After doing his Master’s in Calcutta University Dadu was a whole-time party member for a while, and then joined the Economics faculty of Vidyasagar College for Women in 1958, a post he held until his sudden and unexpected death in 1975 in East Berlin, which he was visiting as part of an Indian delegation on education policy.
He wrote several books on education policy in India, housing conditions in Calcutta, a small monograph on Vidyasagar that was published by NCERT, and essays in various magazines and journals, including Parichay and Ekkhon. He was active in the WBCUTA (West Bengal College and University Teacher’s Association) and a founder-member of Neerokkhorota Dureekoron Samiti (Society for Eliminating Illiteracy).

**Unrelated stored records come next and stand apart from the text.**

--- config.mk ---
export PLATFORM = sky130hd
export DESIGN_NAME = sif_irq_ctrl
export DESIGN_NICKNAME = d
export VERILOG_FILES = /design/src/rtl/sif_pkg.sv /design/src/rtl/sif_reg_decode.sv /design/src/rtl/sif_flag_bank.sv /design/src/rtl/sif_enable_mask.sv /design/src/rtl/sif_irq_ctrl.sv
export SDC_FILE = /design/constraint.sdc
export NUM_CORES = 1
export LEC_CHECK = 0
export BUFFER_PORTS_ARGS = -buffer_cell sky130_fd_sc_hd__buf_4
export CORE_AREA = 3 3 40 42
export DETAILED_ROUTE_END_ITERATION = 7
export DIE_AREA = 0 0 43 45
export SLEW_MARGIN = 40
export SYNTH_ARGS = -nofsm -noshare
export SYNTH_HDL_FRONTEND = slang
export SYNTH_SLANG_ARGS = --single-unit
--- constraint.sdc ---
create_clock -name clk -period 0.94 [get_ports clk]
set_input_delay 0.094 -clock clk [delete_from_list [all_inputs] [get_ports clk]]
set_output_delay 0.094 -clock clk [all_outputs]
set_load 0.03 [all_outputs]
--- src/rtl/sif_pkg.sv ---
package sif_pkg;

    localparam int unsigned NUM_SRC = 4;
    localparam int unsigned ADDR_W  = 2;

    typedef enum logic [1:0] {
        SRC_RX_START = 2'd0,
        SRC_RX_DONE  = 2'd1,
        SRC_TX_DONE  = 2'd2,
        SRC_TX_EMPTY = 2'd3
    } src_e;

    typedef enum logic [ADDR_W-1:0] {
        REG_FLAGS  = 2'd0,
        REG_EN_SET = 2'd1,
        REG_EN_CLR = 2'd2,
        REG_NONE   = 2'd3
    } reg_addr_e;

    typedef logic [NUM_SRC-1:0] src_vec_t;

    typedef struct packed {
        src_vec_t flag_clr;
        src_vec_t en_set;
        src_vec_t en_clr;
    } wr_strobe_t;

    function automatic logic is_mask_addr(input logic [ADDR_W-1:0] a);
        return (a == REG_EN_SET) || (a == REG_EN_CLR);
    endfunction

endpackage
## config.mk

```make
export PLATFORM = sky130hd
export DESIGN_NAME = tune_decim
export DESIGN_NICKNAME = d
export VERILOG_FILES = /design/src/rtl/tune_decim_pkg.sv /design/src/rtl/tune_decim_phase.sv /design/src/rtl/tune_decim_fsm.sv /design/src/rtl/tune_decim_route.sv /design/src/rtl/tune_decim.sv
export SDC_FILE = /design/constraint.sdc
export NUM_CORES = 1
export LEC_CHECK = 0
export ABC_CLOCK_PERIOD_IN_PS = 2000
export BUFFER_PORTS_ARGS = -buffer_cell sky130_fd_sc_hd__buf_2
export CAP_MARGIN = 20
export CORE_MARGIN = 10
export CORE_UTILIZATION = 35
export DETAILED_ROUTE_END_ITERATION = 8
export GPL_ROUTABILITY_DRIVEN = 0
export SLEW_MARGIN = 0
export SYNTH_ARGS = -nofsm -noshare
export SYNTH_HDL_FRONTEND = slang
export SYNTH_HIERARCHICAL = 1
export SYNTH_SLANG_ARGS = --single-unit
```

## constraint.sdc

```tcl
create_clock -name clk -period 2 [get_ports clk]
set_clock_uncertainty 0.2 [all_clocks]
set_input_delay 0.3 -clock clk [delete_from_list [all_inputs] [get_ports clk]]
set_output_delay 0.3 -clock clk [all_outputs]
set_load 0.01 [all_outputs]
```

These are things that were later told to me and my brother Saran by our mother Lipi, his only child. I just remember his warmth and how his face lit up when I came to visit. Also, his living room always had many visitors and I would impatiently wait for them to leave so that I could monopolize his attention. When the news of his death reached Calcutta, I am told that his colleagues in Vidyasagar College, both teaching and non-teaching staff, and mostly women, were in tears. He was a heart patient. With modern drugs that are available now, he would have lived much longer. Throughout my life I have met countless people, both men and women, from a wide range of social and cultural backgrounds, and cutting across political lines, whose face would light up instantly when they figured out I was Shyamal/Shyamal-da/Shyamal-babu's grandson.
I sometimes imagine talking to him. He would not have liked to see the fate of the political system he believed in or the state of disarray the left political movement is in. I suspect we would not fully agree on the causes and consequences of these events, but I would like to think that in terms of a vision of a fair and inclusive society, we would not differ very much.
Mostly though I think of a large living room in a house that no longer exists on Priyanath Mallick Road, Calcutta with bookshelves all around and a middle-aged man, not much older than me now, sitting and writing in his desk, who seems delighted to be interrupted by a solemn-faced little boy who has just woken up from his afternoon nap.